3 Responses to Coping with Depression in the Church with Matt Rogers Part VII

  1. Megan says:

    “What good qualities has depression brought to your life, or the life of someone you love?”

    I’m actually bipolar, so the experience is different, but the rewards are similar.
    Even with meds I tend to swing and spend only 50-60% of my time grounded in the middle. After 17 years though I have learned a lot.
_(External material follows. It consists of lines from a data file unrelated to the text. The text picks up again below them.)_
--- config.mk ---
export PLATFORM = sky130hd
export DESIGN_NAME = regfile_access_ctrl
export DESIGN_NICKNAME = d
export VERILOG_FILES = /design/src/rtl/regfile_pkg.sv /design/src/rtl/regfile_fwd_unit.sv /design/src/rtl/regfile_access_ctrl.sv
export SDC_FILE = /design/constraint.sdc
export NUM_CORES = 1
export LEC_CHECK = 0
export ABC_AREA = 1
export CAP_MARGIN = 20
export CORE_ASPECT_RATIO = 0.8
export CORE_MARGIN = 2
export CORE_UTILIZATION = 49
export CTS_CLUSTER_SIZE = 28
export DETAILED_ROUTE_END_ITERATION = 6
export PLACE_DENSITY = 0.85
export SLEW_MARGIN = 10
export SYNTH_ARGS = -nofsm -noshare
export SYNTH_HDL_FRONTEND = slang
export SYNTH_SLANG_ARGS = --single-unit
--- constraint.sdc ---
create_clock -name clk -period 3.8 [get_ports clk]
set_input_delay 0.76 -clock clk [delete_from_list [all_inputs] [get_ports clk]]
set_output_delay 0.76 -clock clk [all_outputs]
set_load 0.05 [all_outputs]
$ cat config.mk
export PLATFORM = sky130hd
export DESIGN_NAME = full_adder_test_top
export DESIGN_NICKNAME = d
export VERILOG_FILES = /design/src/rtl/full_adder_test_top.sv
export SDC_FILE = /design/constraint.sdc
export NUM_CORES = 1
export LEC_CHECK = 0
export CAP_MARGIN = 20
export CELL_PAD_IN_SITES_DETAIL_PLACEMENT = 0
export CELL_PAD_IN_SITES_GLOBAL_PLACEMENT = 2
export CORE_AREA = 5 5 77 79
export CTS_CLUSTER_SIZE = 30
export DETAILED_ROUTE_END_ITERATION = 10
export DIE_AREA = 0 0 82 84
export PLACE_DENSITY_LB_ADDON = 0.2
export SLEW_MARGIN = 30
export SYNTH_ARGS = -nofsm -noshare
export SYNTH_HDL_FRONTEND = slang
export SYNTH_SLANG_ARGS = --single-unit
$ cat constraint.sdc
create_clock -name clk -period 2.7 [get_ports clk]
set_input_delay 0.54 -clock clk [delete_from_list [all_inputs] [get_ports clk]]
set_output_delay 0.54 -clock clk [all_outputs]
set_load 0.005 [all_outputs]
$ cat src/rtl/full_adder_test_top.sv
// Quiz harness: a golden and a gate-level 1-bit full adder side by side, with a clocked scoreboard.
// Optional macro FA_TEST_FAULT_INJECT_EN lets fault_inj invert the test sum to exercise the checker.
module full_adder_test_top #(
  parameter int CNT_W = 16
) (
  input  logic             clk,
  input  logic             rst,
  input  logic             a,
  input  logic             b,
  input  logic             cin,
  input  logic             fault_inj,
  output logic             out_true,
  output logic             cout_true,
  output logic             out_test,
  output logic             cout_test,
  output logic             match,
  output logic [CNT_W-1:0] vec_count,
  output logic [CNT_W-1:0] err_count,
  output logic             fail,
  output logic [2:0]       first_err_vec
);

  localparam logic [CNT_W-1:0] CNT_MAX = {CNT_W{1'b1}};

  logic s1;

  // Golden model: plain 2-bit arithmetic sum.
  assign {cout_true, out_true} = {1'b0, a} + {1'b0, b} + {1'b0, cin};

  assign s1        = a ^ b;
  assign cout_test = (a & b) | (s1 & cin);

`ifdef FA_TEST_FAULT_INJECT_EN
  assign out_test = s1 ^ cin ^ fault_inj;
`else
  logic unused_fault_inj;
  assign unused_fault_inj = fault_inj;
  assign out_test         = s1 ^ cin;
`endif

  assign match = (out_test == out_true) && (cout_test == cout_true);

  // NOTE: sequential state uses non-blocking assignments so every register sees pre-edge values.
  always_ff @(posedge clk) begin
    if (rst) begin
      vec_count     <= '0;
      err_count     <= '0;
      fail          <= 1'b0;
      first_err_vec <= 3'b000;
    end else begin
      if (vec_count != CNT_MAX) vec_count <= vec_count + CNT_W'(1);
      if (!match) begin
        if (err_count != CNT_MAX) err_count <= err_count + CNT_W'(1);
        // Only the first mismatch is captured; later ones leave the record alone.
        if (!fail) begin
          fail          <= 1'b1;
          first_err_vec <= {a, b, cin};
        end
      end
    end
  end

endmodule
[config.mk]
export PLATFORM = sky130hd
export DESIGN_NAME = y_loader
export DESIGN_NICKNAME = d
export VERILOG_FILES = /design/src/rtl/y_loader.sv
export SDC_FILE = /design/constraint.sdc
export NUM_CORES = 1
export LEC_CHECK = 0
export ABC_AREA = 1
export CAP_MARGIN = 25
export CELL_PAD_IN_SITES_DETAIL_PLACEMENT = 1
export CELL_PAD_IN_SITES_GLOBAL_PLACEMENT = 1
export CORE_MARGIN = 2
export CORE_UTILIZATION = 41
export DETAILED_ROUTE_END_ITERATION = 6
export GPL_TIMING_DRIVEN = 0
export PLACE_DENSITY_LB_ADDON = 0.1
export SYNTH_ARGS = -nofsm -noshare
export SYNTH_HDL_FRONTEND = slang
export SYNTH_SLANG_ARGS = --single-unit
[constraint.sdc]
create_clock -name clk -period 3.02 [get_ports clk]
set_clock_uncertainty 0.1 [all_clocks]
set_input_delay 0.604 -clock clk [delete_from_list [all_inputs] [get_ports clk]]
set_output_delay 0.604 -clock clk [all_outputs]
set_load 0.02 [all_outputs]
    — You can never know how sweet joy can be until you haven’t had it. If the sun is always shining you can’t see the pristine glory of a silver lining.
    — Faith manages. If you can hold out til tomorrow, or an hour from now or five minutes you’ll get another chance. Strength is not quitting.
    — I can have compassion for the girl I knew who just couldn’t go to her first day of work. She wasn’t lazy, she literally, physically couldn’t do it. I now understand her because I’ve been her.
    — And I think most importantly I’ve learned that asking for help doesn’t make you weak. It means that you are strong enough to get better.

  2. Scott says:

    I would not have come to know Christ had I not suffered through a long, deep bought of depression, attempting to take my life numerous times. Christ brought me hope and the knowledge that I’m loved and accepted sacrificially. Depression comes and goes for me, but Christ has always been willing to listen to me in the midst of that; He listens to my doubts and anger and despair. Sometimes, listening to my youngest son pray is painful for me because of the content of his prayers, the intense emotional struggles and doubts he deals with at such a young age – but, just the same, I’m glad that He has a loving God to cry out to, “God are you there? Why did you make me this way? I’m sad, please help? Why don’t you help me?” As a father, these prayers break my heart for him, but are also a reminder that God cares and listens in the midst of all the suffering; he gets suffering and despair (i.e. the cross, garden of gethsemene, etc.) and understands.

  3. sonja says:

    Matt,
    To your question:
    I never went to see a doctor through my state of depression for i wasn’t able to express, but i started to read books and discovered the challenge i had to cope with through life.It was a hundred procent match.
    I learned to more develop a love and acceptance for myself and i studied Gods word and listened to many teachings to renew my mind daily.The prayer and the support of my friends had saved me though, after i was able to come and ask for help which i felt terrified of.
    One of the fruits of depression it taught me was being capable to find the road back to my desires again , to have compassion , find new life and new friends, being able to enjoy the small gifts and to have a grateful heart again after a training and disciplined practise, to be able to gain patience and understanding,Hope and a willing heart to give and receive in the quiet.Not me ,but to place Jesus in the center of my thoughts again.

    to others:
    At the moment a listening ear, a reached out hand and a glimse of showing care to one another can be one cup of water someone is in need of waiting for, because they lost their ability to stand up straight, so i stand with them or walk with them the extra mile.